• [Task objective]:
From the records below, copy out exactly the lines from the one containing "run 2: per-layer" to the one containing "flip-flops and latches,118,41.1", both included. Add nothing else.

Dataset Start Marker

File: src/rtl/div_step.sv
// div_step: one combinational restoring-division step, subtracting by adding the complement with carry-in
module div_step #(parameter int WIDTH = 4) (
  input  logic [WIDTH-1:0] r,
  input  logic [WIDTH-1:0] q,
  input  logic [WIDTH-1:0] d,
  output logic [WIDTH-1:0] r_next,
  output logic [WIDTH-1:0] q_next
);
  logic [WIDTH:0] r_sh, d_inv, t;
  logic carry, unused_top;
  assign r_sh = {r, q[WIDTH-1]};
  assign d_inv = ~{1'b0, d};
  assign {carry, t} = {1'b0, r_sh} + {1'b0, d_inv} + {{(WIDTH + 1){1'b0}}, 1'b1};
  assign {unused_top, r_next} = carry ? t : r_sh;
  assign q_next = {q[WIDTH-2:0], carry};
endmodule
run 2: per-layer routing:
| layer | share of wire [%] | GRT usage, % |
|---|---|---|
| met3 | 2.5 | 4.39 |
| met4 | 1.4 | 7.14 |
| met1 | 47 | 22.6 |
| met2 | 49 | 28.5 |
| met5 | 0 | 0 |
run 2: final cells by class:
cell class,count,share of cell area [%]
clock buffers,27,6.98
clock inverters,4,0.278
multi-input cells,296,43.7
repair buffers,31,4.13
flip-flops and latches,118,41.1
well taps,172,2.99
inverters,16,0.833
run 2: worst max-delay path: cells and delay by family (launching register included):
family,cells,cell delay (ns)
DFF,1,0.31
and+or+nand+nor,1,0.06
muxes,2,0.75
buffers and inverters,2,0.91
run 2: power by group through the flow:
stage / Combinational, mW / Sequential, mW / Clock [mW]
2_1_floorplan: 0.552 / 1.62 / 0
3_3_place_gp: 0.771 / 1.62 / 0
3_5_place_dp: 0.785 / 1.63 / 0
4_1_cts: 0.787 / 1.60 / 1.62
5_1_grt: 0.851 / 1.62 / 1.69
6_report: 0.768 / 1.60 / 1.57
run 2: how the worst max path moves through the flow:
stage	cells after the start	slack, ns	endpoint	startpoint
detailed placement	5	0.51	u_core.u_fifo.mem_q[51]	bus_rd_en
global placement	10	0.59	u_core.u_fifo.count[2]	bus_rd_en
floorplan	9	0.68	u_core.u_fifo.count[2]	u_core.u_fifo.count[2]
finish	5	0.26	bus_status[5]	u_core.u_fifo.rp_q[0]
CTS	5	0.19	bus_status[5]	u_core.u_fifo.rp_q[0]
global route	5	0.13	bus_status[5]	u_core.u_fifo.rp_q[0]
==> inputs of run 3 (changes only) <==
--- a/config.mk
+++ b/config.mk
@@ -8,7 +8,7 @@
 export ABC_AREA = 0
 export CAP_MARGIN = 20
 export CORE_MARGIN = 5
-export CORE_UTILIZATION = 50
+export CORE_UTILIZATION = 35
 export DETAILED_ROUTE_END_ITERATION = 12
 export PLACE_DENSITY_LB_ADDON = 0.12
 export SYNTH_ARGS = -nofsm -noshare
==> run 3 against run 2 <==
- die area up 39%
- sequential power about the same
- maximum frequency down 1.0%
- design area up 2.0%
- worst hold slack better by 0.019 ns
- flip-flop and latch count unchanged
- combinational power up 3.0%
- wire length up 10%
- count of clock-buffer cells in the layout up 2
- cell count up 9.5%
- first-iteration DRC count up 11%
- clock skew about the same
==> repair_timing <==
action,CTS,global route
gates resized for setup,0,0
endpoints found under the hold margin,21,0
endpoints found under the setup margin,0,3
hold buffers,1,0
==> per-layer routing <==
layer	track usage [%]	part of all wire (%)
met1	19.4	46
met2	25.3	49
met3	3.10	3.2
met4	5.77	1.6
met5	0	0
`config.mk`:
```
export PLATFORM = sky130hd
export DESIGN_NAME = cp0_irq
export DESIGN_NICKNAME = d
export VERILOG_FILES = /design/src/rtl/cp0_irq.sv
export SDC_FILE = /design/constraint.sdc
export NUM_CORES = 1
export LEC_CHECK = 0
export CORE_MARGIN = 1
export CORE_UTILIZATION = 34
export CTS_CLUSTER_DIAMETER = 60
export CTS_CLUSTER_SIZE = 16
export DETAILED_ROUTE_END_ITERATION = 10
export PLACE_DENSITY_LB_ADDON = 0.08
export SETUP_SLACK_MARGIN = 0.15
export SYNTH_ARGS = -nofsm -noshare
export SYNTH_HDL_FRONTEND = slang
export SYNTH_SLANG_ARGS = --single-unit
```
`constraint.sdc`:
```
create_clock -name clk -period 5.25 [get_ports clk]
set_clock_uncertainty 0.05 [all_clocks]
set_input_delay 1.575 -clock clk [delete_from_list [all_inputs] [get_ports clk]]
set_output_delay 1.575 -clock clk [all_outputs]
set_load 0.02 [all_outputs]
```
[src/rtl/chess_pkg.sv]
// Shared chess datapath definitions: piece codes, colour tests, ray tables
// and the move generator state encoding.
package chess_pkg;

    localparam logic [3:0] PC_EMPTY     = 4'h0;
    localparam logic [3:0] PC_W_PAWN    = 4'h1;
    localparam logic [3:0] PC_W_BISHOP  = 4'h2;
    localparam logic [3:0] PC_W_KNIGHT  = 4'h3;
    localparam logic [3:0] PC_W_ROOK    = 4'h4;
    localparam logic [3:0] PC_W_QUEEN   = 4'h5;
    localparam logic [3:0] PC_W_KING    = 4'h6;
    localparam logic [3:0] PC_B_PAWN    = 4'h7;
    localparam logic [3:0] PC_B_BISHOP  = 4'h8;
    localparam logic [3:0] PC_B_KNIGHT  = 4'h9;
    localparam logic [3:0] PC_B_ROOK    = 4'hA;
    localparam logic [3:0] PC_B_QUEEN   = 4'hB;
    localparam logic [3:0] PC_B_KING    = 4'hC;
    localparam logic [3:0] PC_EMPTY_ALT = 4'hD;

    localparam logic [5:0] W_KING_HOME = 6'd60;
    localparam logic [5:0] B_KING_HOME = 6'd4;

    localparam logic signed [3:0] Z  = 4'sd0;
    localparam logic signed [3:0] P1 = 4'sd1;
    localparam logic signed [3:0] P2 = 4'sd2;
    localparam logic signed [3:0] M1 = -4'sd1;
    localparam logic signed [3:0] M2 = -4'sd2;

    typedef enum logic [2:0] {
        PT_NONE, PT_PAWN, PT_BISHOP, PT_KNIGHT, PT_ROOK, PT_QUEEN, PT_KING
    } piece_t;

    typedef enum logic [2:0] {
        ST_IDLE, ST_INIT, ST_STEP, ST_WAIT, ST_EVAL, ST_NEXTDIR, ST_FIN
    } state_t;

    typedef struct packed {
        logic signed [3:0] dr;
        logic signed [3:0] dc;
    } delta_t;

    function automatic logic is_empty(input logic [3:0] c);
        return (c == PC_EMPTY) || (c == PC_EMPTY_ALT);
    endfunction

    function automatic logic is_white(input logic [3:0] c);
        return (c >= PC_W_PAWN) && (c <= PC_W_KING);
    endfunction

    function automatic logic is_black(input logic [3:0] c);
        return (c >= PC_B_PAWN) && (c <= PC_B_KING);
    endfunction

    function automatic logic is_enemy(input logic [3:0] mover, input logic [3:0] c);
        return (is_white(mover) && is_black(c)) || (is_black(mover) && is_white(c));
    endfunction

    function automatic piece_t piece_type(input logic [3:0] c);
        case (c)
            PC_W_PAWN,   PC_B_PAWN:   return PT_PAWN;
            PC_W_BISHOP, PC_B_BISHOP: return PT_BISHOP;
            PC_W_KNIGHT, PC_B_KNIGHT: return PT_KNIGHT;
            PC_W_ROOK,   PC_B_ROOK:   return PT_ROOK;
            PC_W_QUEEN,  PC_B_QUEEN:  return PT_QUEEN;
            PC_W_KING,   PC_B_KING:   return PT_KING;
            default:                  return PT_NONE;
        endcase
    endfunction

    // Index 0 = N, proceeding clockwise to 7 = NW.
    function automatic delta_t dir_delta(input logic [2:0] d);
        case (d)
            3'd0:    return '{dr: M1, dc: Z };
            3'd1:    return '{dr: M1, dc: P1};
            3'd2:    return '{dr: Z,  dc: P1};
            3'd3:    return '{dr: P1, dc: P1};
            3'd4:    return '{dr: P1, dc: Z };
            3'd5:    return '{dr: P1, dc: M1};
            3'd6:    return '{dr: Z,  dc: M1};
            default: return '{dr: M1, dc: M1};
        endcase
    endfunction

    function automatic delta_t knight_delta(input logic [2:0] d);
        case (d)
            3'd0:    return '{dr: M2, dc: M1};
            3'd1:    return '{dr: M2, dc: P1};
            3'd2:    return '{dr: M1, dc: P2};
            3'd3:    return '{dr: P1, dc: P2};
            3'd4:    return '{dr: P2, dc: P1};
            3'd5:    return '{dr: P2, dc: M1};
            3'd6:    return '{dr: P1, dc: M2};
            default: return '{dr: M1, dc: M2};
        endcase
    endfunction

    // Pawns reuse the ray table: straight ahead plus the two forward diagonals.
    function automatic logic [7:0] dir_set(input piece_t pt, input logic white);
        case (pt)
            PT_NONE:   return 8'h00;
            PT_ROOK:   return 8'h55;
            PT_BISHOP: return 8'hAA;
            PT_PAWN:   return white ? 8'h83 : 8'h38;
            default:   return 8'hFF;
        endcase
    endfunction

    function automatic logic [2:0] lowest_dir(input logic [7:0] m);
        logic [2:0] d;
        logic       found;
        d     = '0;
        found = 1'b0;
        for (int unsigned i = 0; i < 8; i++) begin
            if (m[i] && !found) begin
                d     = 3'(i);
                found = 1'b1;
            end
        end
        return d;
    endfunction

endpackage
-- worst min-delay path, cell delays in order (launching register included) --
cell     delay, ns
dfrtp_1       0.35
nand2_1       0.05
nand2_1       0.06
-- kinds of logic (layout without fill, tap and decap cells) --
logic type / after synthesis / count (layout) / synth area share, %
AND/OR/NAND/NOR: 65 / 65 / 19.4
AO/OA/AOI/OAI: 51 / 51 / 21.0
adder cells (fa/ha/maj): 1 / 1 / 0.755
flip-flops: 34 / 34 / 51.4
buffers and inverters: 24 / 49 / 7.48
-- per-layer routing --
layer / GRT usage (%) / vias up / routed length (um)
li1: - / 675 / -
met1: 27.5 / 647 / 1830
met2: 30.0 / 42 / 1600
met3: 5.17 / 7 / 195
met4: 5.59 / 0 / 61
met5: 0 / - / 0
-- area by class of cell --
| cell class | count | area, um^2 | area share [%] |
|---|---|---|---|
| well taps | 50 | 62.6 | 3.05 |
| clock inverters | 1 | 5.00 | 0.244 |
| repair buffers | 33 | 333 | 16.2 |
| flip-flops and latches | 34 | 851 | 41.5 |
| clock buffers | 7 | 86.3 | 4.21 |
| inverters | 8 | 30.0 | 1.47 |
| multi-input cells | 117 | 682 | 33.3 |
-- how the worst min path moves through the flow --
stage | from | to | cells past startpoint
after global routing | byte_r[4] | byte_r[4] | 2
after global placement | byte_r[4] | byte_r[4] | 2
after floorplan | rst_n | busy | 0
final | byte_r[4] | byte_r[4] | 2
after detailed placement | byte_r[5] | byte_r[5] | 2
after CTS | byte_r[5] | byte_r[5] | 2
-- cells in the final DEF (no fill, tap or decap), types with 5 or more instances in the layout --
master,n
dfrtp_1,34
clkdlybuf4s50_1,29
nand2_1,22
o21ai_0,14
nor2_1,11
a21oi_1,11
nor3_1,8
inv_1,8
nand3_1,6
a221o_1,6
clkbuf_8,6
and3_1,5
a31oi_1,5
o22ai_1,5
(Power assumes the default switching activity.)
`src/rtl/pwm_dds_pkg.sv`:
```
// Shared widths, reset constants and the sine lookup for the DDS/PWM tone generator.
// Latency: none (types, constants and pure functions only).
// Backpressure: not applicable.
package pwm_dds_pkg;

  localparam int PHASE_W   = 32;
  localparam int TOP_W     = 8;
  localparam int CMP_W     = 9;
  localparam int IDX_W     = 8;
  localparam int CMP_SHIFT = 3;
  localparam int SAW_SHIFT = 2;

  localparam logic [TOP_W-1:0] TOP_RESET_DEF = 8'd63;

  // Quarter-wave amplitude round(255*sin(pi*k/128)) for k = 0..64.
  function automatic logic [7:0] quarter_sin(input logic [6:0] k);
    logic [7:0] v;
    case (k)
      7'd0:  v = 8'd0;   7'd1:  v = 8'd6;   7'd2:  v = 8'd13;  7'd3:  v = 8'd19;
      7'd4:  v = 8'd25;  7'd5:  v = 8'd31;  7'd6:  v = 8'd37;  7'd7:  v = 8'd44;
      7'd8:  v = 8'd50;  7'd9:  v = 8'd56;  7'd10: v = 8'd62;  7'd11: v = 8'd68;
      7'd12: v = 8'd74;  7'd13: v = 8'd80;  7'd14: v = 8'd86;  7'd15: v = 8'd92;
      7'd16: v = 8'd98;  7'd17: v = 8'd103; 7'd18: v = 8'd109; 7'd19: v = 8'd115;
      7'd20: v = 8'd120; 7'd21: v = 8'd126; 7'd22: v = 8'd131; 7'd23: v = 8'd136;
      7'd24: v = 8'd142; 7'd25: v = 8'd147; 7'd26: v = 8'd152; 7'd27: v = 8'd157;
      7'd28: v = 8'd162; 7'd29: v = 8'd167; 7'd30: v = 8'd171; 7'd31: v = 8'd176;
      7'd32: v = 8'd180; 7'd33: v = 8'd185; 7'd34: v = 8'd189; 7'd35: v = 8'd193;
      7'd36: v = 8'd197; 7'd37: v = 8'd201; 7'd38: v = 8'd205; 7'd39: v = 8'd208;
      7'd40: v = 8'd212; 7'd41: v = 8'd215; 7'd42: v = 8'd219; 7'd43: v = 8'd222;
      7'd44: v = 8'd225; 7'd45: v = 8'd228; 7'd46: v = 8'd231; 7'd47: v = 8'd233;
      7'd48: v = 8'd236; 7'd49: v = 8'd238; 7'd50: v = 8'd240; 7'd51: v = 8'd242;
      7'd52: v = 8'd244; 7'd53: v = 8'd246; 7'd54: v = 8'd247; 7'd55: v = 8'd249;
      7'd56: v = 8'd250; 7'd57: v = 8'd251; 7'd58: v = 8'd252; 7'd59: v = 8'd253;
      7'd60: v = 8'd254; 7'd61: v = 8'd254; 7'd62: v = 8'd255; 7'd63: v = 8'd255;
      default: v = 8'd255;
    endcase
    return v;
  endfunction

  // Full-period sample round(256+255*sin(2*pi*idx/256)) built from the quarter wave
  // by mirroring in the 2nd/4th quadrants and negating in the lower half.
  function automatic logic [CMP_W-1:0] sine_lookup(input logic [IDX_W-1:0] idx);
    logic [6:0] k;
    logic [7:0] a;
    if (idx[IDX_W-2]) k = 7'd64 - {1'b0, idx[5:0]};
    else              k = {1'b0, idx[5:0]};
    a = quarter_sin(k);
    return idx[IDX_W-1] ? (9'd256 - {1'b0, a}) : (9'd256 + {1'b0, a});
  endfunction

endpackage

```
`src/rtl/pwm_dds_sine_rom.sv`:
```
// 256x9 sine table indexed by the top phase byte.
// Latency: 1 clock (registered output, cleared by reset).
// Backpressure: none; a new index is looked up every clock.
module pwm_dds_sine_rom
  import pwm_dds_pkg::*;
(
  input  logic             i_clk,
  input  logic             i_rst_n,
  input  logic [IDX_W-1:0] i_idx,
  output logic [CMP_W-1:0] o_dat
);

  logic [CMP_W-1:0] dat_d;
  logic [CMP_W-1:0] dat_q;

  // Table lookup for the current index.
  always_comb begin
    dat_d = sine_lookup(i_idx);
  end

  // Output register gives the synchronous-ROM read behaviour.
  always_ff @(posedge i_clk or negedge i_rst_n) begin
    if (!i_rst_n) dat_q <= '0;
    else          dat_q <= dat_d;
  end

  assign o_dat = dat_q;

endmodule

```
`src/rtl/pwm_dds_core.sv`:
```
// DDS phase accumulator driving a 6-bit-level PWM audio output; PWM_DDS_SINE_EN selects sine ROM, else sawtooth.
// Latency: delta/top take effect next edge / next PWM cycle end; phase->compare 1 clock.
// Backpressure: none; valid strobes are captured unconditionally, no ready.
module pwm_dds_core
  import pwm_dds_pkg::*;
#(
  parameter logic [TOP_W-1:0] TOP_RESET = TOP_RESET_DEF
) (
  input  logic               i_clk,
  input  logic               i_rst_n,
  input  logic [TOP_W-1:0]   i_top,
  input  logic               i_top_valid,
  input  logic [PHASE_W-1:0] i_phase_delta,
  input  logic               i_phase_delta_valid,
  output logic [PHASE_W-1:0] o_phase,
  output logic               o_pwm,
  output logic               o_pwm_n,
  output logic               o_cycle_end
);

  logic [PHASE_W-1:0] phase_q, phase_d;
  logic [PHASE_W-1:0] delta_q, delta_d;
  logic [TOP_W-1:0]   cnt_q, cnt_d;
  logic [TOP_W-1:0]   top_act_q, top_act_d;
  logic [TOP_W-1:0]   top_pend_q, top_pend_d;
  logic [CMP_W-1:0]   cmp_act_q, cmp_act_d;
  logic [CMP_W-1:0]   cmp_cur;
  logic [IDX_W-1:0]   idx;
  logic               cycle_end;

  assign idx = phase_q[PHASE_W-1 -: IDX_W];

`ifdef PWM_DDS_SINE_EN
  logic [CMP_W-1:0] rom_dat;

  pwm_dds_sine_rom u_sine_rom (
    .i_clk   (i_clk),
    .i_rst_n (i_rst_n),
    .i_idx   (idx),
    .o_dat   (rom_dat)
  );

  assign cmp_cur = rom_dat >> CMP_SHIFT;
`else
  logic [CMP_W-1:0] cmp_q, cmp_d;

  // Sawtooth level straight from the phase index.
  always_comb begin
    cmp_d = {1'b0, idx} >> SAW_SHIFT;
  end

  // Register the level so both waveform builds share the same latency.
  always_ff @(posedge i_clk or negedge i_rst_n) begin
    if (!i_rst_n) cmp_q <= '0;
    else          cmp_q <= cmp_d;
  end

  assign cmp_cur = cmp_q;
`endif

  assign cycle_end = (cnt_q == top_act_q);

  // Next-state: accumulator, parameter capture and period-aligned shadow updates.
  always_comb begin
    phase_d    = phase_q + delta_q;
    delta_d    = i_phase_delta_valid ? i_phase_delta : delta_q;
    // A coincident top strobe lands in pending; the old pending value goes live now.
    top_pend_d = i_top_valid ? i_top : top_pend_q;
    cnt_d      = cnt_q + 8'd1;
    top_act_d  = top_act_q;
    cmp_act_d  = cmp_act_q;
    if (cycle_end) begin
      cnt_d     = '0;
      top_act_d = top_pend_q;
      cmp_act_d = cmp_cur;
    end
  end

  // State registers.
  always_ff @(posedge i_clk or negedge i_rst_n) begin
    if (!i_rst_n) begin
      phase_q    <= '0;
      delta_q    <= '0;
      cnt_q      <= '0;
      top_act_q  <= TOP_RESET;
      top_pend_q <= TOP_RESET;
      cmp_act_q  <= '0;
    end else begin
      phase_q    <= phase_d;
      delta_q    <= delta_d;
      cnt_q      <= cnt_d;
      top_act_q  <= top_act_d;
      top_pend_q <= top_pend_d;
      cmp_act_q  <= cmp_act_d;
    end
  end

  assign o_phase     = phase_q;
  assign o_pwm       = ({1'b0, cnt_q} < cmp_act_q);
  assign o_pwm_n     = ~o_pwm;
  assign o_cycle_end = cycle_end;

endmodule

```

Dataset End Marker

• [Solution to the exercise]:
run 2: per-layer routing:
| layer | share of wire [%] | GRT usage, % |
|---|---|---|
| met3 | 2.5 | 4.39 |
| met4 | 1.4 | 7.14 |
| met1 | 47 | 22.6 |
| met2 | 49 | 28.5 |
| met5 | 0 | 0 |
run 2: final cells by class:
cell class,count,share of cell area [%]
clock buffers,27,6.98
clock inverters,4,0.278
multi-input cells,296,43.7
repair buffers,31,4.13
flip-flops and latches,118,41.1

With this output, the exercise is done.